Your answer should be the lines below from the one holding "Context: an optimization" through the one holding "Only simulation tests", copied exactly and with nothing else.

─── THE RECORDS ───

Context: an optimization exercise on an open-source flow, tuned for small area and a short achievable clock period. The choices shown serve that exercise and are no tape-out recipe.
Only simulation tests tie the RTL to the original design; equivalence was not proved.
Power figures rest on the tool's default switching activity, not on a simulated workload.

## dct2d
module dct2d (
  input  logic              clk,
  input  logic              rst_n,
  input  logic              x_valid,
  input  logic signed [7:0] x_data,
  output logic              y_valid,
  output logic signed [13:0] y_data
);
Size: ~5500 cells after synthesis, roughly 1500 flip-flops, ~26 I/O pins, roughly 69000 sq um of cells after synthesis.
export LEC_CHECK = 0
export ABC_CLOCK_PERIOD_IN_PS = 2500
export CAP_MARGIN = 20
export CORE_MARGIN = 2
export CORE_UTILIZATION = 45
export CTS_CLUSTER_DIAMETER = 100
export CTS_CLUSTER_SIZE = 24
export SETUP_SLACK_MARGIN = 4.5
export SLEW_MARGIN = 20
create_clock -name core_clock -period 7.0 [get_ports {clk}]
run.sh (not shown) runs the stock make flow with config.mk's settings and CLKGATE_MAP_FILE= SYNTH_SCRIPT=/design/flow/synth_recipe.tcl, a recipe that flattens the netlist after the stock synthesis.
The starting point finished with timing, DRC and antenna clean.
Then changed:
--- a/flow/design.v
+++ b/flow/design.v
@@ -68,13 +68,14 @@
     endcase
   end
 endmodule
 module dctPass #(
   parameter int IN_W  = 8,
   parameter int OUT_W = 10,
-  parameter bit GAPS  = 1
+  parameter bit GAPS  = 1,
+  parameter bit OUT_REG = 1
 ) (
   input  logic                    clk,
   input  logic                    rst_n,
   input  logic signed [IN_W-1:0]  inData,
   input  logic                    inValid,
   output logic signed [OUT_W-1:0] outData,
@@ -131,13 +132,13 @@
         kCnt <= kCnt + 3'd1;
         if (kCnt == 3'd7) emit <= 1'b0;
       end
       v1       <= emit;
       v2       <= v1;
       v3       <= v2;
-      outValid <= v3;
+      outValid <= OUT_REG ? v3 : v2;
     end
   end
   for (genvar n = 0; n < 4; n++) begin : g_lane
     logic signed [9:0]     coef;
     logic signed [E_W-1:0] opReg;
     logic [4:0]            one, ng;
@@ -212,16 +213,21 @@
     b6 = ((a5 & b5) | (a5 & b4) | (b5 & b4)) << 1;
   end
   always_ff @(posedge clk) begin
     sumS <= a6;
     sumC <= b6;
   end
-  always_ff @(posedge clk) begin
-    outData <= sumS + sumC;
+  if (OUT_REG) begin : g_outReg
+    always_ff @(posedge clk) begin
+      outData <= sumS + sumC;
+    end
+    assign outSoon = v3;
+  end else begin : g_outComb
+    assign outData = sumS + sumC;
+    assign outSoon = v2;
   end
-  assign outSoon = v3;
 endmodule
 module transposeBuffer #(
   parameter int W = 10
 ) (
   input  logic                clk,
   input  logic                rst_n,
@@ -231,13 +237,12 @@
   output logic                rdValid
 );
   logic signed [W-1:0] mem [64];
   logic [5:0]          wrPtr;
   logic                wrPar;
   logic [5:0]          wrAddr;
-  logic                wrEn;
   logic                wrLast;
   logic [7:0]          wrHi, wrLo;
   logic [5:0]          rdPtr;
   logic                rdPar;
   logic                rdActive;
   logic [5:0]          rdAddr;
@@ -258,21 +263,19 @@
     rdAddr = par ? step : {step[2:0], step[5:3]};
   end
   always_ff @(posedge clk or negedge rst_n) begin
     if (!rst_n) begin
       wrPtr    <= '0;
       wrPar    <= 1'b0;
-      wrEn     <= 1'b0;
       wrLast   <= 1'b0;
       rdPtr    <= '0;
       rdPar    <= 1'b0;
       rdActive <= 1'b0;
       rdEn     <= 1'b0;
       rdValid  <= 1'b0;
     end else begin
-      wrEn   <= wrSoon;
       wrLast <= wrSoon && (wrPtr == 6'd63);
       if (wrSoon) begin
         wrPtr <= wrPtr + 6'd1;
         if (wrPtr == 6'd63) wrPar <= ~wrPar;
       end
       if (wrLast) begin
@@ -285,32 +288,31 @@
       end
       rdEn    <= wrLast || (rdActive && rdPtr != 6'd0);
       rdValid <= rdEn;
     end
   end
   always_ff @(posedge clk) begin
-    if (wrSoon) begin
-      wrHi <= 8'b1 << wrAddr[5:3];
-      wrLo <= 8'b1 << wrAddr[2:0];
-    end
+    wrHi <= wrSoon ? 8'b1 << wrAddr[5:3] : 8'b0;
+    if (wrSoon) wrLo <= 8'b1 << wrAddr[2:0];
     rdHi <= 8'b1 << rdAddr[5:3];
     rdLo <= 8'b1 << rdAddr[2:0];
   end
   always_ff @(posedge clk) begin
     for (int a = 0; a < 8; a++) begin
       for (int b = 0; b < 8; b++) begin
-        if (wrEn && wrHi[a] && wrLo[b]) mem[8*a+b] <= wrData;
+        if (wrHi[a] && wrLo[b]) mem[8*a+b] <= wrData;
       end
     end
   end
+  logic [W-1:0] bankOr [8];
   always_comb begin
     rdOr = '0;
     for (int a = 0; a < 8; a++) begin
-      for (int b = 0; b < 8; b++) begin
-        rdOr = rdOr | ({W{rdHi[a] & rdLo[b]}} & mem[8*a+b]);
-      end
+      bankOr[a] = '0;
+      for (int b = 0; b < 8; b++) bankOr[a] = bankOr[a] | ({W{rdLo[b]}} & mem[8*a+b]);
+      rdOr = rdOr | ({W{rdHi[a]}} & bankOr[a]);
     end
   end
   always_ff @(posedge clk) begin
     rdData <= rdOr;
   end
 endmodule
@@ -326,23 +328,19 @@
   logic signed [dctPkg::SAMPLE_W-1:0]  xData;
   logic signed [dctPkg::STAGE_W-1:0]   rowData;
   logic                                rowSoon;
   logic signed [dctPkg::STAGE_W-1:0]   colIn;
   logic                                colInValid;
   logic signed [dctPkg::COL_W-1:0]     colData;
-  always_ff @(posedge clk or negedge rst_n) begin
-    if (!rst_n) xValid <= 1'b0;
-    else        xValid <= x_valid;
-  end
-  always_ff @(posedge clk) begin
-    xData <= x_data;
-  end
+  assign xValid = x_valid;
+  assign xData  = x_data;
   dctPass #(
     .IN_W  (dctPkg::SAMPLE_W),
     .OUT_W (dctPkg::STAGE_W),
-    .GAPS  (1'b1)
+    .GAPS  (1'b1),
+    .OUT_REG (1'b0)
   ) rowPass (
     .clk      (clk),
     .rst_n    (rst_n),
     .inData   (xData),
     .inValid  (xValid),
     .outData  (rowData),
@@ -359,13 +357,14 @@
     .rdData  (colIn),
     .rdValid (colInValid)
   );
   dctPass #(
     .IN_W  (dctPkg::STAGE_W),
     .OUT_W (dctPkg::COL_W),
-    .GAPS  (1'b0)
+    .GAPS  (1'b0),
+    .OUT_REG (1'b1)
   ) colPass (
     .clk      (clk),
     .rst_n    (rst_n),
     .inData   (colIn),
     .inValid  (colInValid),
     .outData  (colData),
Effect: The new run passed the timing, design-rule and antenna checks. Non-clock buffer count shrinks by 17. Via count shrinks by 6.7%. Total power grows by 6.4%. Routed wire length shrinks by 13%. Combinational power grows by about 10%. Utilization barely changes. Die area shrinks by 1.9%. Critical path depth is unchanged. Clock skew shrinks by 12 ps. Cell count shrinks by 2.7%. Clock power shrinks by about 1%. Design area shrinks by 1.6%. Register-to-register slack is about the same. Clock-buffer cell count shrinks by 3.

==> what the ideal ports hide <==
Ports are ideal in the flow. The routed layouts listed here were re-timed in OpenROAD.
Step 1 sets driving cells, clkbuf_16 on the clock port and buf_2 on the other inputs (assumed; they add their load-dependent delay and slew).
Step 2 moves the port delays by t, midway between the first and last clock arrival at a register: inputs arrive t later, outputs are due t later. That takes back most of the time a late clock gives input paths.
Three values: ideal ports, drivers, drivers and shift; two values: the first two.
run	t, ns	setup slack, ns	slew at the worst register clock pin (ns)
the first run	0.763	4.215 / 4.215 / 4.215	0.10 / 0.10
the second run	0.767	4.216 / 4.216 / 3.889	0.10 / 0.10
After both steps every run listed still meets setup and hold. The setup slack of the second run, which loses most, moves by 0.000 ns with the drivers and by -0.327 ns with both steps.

───
─── THE RECORDS ───

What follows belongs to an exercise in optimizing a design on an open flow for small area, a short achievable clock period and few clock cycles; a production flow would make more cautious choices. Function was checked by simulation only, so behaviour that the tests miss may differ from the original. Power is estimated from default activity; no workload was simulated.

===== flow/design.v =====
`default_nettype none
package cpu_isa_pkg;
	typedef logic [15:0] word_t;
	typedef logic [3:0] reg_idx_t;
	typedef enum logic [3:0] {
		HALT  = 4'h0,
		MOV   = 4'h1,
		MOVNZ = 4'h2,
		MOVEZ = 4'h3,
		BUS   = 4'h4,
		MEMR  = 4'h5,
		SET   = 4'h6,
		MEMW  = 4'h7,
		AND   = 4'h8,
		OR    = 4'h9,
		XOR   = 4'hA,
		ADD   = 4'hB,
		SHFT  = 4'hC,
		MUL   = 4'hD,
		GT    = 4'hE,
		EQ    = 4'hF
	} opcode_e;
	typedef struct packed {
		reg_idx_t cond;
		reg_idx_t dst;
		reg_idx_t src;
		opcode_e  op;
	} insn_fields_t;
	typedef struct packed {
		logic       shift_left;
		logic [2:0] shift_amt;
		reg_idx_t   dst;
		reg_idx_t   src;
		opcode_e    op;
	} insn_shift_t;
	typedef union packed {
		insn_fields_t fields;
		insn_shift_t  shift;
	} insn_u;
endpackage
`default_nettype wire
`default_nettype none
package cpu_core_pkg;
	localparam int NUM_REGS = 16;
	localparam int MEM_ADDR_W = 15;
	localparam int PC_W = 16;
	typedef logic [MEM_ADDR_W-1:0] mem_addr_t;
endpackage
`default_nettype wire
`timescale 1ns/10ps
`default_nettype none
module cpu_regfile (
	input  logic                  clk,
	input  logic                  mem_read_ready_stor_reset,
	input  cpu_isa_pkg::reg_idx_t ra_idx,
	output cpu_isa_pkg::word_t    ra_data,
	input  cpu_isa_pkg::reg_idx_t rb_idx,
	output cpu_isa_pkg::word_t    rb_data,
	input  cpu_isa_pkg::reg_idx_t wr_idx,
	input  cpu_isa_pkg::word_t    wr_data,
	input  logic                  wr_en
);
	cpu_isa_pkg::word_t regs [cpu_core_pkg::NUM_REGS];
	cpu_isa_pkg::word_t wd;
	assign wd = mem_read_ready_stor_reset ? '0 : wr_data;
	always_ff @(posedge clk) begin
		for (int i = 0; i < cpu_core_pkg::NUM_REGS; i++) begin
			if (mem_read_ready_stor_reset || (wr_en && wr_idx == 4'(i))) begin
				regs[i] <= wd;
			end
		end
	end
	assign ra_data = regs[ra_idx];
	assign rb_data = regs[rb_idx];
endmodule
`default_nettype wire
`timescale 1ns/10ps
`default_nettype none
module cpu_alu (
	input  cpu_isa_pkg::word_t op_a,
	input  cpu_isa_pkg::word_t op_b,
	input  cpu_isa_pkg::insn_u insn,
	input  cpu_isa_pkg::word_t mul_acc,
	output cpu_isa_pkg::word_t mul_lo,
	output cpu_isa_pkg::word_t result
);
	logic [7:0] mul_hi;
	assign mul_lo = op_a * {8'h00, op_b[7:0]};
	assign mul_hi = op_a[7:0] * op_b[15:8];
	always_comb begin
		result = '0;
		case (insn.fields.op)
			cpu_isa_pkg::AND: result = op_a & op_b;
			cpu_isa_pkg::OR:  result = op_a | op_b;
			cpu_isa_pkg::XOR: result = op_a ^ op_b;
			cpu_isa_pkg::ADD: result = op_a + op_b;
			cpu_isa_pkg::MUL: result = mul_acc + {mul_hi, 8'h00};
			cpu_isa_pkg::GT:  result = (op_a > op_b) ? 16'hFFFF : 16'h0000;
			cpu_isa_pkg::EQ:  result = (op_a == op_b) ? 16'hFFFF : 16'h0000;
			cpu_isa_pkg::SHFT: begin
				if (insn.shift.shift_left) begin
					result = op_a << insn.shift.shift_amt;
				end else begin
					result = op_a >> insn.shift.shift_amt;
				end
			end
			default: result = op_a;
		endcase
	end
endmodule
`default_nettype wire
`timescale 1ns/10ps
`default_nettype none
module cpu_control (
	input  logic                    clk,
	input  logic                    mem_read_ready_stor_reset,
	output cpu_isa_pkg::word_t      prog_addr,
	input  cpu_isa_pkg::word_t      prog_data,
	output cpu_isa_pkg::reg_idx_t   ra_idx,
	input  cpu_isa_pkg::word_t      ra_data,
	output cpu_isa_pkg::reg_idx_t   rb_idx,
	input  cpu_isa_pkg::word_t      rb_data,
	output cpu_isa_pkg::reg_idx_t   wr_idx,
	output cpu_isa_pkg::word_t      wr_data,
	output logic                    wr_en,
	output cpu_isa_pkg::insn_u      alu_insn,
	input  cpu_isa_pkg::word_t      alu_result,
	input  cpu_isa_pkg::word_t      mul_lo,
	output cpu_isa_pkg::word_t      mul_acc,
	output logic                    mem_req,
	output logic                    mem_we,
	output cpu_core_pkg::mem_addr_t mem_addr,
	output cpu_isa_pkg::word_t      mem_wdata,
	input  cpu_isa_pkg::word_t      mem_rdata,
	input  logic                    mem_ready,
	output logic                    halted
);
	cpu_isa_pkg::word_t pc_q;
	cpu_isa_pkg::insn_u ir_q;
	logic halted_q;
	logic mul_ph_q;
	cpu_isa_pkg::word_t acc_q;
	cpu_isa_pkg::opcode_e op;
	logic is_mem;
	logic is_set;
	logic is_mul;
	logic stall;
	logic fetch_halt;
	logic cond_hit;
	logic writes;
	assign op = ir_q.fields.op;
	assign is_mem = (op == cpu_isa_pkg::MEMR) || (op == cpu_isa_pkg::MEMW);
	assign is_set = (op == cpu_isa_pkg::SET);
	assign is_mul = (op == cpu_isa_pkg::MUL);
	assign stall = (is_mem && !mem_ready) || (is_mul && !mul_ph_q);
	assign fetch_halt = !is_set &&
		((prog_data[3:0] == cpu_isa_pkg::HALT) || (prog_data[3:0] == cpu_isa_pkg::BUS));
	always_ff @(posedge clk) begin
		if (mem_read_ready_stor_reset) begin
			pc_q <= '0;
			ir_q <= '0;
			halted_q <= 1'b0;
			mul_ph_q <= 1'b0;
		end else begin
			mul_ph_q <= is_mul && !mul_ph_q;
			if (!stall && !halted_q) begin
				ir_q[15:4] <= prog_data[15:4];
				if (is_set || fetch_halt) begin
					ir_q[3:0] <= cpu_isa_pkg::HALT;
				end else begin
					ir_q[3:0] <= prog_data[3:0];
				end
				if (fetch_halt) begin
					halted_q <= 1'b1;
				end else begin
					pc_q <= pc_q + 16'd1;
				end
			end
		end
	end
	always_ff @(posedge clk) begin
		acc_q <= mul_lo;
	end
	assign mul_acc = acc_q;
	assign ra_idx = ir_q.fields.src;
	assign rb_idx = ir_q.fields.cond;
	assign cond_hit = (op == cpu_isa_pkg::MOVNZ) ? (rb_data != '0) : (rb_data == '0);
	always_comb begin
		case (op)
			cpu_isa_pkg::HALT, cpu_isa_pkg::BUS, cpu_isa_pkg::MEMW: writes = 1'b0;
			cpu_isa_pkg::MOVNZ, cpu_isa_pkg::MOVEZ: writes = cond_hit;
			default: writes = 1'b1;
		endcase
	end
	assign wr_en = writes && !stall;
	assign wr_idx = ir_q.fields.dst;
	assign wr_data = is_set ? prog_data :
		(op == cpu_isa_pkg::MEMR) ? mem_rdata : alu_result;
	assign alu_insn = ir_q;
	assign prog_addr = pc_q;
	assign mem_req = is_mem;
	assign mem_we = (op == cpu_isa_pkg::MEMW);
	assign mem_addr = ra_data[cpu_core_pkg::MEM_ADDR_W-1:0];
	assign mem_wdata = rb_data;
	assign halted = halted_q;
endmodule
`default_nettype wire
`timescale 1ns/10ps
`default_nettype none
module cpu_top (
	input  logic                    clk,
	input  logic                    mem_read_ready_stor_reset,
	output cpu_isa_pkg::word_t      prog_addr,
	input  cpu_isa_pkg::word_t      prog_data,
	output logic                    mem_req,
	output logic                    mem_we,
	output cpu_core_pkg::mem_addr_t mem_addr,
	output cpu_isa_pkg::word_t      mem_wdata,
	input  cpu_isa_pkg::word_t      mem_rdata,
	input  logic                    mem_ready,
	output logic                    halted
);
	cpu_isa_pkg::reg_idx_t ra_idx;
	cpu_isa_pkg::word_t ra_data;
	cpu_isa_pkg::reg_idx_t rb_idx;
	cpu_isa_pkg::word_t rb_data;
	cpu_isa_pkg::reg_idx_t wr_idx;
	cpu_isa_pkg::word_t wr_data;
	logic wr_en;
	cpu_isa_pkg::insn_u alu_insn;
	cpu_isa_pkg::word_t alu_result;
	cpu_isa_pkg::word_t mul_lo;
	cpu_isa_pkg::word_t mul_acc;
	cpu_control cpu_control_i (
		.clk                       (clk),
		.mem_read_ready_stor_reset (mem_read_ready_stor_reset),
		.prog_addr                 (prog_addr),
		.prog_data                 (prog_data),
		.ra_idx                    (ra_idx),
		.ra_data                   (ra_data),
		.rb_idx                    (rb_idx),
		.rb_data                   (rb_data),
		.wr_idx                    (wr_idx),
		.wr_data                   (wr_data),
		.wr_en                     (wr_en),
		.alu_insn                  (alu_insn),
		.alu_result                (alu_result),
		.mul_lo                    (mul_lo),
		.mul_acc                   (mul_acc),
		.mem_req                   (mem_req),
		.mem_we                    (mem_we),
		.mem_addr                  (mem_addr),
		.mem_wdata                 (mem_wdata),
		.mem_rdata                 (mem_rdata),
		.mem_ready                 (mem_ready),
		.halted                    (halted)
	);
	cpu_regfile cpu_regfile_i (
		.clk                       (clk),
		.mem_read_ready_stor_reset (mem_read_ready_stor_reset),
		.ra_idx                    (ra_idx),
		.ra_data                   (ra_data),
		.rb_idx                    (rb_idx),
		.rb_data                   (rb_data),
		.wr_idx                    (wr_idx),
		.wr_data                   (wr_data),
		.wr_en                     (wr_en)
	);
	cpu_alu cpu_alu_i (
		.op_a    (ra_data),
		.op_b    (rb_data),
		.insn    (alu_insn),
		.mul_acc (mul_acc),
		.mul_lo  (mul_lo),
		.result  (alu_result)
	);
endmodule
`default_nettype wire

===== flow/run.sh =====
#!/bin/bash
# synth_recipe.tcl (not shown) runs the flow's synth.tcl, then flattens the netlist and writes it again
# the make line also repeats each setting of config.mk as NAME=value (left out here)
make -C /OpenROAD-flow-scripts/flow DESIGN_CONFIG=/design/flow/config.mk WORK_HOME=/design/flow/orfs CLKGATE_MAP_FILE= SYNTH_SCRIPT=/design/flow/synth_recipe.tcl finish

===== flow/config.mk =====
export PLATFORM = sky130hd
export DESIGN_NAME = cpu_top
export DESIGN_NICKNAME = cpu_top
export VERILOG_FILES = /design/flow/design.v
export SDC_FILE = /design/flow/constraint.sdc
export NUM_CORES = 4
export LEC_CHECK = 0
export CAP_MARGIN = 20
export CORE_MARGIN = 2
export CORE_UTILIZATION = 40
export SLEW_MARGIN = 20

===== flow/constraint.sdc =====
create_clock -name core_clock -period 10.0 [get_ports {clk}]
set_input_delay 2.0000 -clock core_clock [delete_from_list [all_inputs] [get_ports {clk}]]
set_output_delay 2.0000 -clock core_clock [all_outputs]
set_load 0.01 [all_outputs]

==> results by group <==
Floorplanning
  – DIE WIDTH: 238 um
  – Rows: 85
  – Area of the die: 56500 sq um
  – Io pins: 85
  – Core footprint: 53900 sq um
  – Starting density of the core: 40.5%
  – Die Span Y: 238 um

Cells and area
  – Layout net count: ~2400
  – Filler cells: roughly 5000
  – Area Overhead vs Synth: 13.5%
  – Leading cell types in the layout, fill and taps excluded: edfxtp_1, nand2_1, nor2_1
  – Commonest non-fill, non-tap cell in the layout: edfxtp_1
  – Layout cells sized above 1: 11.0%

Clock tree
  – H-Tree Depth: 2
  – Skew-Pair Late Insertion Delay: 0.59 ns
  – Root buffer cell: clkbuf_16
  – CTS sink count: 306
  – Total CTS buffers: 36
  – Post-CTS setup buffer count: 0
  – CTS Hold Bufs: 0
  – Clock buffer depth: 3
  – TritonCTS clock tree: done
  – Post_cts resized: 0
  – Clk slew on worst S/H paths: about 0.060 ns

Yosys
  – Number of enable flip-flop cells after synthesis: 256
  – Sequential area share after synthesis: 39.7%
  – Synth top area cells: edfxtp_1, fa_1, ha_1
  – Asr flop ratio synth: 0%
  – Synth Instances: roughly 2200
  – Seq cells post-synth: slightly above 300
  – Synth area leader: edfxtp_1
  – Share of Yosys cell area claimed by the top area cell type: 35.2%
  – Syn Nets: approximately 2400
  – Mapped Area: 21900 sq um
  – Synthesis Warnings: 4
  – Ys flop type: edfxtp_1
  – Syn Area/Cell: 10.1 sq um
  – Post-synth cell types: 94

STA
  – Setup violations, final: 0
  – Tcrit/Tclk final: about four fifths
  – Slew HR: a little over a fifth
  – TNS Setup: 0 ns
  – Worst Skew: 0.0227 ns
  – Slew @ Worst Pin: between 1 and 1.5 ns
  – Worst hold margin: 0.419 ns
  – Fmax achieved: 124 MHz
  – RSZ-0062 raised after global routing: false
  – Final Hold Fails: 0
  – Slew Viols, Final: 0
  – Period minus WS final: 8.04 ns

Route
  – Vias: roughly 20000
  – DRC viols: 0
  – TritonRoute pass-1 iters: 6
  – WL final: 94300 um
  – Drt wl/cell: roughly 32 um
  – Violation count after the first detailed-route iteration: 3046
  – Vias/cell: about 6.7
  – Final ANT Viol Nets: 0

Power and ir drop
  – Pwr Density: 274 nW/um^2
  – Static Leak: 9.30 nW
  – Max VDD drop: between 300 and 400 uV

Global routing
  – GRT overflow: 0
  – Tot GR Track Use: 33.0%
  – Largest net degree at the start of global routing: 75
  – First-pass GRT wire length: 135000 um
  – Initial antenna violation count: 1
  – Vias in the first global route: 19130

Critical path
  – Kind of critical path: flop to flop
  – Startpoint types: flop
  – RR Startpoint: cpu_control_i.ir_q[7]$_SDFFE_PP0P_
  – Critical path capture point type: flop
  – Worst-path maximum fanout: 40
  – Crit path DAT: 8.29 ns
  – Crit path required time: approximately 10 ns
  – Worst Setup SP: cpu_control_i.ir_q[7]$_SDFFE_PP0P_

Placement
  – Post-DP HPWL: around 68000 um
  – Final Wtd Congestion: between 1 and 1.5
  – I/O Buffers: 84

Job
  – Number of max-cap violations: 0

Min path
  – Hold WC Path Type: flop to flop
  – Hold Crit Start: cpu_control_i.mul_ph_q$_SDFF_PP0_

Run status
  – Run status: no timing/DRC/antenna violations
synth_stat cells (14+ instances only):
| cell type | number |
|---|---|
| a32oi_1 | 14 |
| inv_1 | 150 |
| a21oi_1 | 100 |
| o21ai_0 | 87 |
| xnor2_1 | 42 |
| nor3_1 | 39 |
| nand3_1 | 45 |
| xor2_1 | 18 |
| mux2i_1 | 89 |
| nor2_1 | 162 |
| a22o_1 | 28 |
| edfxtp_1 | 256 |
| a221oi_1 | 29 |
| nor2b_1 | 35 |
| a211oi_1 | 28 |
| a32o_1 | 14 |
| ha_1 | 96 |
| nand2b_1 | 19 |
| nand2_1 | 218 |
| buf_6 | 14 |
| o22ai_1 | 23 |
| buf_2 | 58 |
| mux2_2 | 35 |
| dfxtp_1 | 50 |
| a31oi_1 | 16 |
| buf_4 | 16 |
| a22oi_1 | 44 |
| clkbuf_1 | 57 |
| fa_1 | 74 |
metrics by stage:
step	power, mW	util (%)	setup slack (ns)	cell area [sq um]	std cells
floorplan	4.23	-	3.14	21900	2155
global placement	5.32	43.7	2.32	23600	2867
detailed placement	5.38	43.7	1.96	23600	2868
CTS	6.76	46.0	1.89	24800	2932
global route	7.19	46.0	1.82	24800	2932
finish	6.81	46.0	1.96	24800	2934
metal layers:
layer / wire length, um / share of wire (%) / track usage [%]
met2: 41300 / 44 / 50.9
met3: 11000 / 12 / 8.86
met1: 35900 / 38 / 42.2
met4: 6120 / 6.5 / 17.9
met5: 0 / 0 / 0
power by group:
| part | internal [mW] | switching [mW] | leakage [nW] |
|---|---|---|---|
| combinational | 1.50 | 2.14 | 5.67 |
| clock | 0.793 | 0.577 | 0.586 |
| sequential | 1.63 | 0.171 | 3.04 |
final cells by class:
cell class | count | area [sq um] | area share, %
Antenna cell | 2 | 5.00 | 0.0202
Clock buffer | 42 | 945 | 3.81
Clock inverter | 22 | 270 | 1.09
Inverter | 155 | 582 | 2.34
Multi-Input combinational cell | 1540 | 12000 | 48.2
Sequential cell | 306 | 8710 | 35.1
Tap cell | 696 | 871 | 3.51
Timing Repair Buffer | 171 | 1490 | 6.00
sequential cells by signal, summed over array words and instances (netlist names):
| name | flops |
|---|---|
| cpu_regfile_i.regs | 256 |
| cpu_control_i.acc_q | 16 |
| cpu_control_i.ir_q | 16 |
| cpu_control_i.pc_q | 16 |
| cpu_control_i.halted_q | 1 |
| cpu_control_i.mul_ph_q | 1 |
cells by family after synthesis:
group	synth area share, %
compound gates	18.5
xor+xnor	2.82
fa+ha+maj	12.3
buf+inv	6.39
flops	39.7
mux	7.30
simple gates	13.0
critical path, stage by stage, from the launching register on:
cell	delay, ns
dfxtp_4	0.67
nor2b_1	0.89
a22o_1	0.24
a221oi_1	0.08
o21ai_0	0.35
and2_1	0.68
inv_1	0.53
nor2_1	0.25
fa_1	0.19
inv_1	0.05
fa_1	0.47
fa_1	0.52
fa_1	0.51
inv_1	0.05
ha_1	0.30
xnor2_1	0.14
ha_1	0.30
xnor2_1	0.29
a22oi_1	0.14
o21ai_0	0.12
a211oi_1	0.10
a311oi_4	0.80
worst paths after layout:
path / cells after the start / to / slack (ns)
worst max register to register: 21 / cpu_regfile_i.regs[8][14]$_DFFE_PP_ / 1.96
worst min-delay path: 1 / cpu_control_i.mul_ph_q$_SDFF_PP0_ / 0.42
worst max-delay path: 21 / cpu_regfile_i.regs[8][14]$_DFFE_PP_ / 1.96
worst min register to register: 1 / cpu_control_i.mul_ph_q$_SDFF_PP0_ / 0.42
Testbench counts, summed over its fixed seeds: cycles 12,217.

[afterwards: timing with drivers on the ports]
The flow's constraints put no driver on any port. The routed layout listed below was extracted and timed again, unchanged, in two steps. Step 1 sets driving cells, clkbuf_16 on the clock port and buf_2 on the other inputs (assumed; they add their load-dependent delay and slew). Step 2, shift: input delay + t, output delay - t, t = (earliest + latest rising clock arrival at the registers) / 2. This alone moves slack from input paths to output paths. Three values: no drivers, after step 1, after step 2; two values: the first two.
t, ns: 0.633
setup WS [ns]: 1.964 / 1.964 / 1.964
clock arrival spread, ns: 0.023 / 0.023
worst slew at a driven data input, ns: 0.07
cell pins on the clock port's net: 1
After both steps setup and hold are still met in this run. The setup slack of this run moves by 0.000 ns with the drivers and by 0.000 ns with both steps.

───

#### ANSWER SECTION:
Context: an optimization exercise on an open-source flow, tuned for small area and a short achievable clock period. The choices shown serve that exercise and are no tape-out recipe.
Only simulation tests tie the RTL to the original design; equivalence was not proved.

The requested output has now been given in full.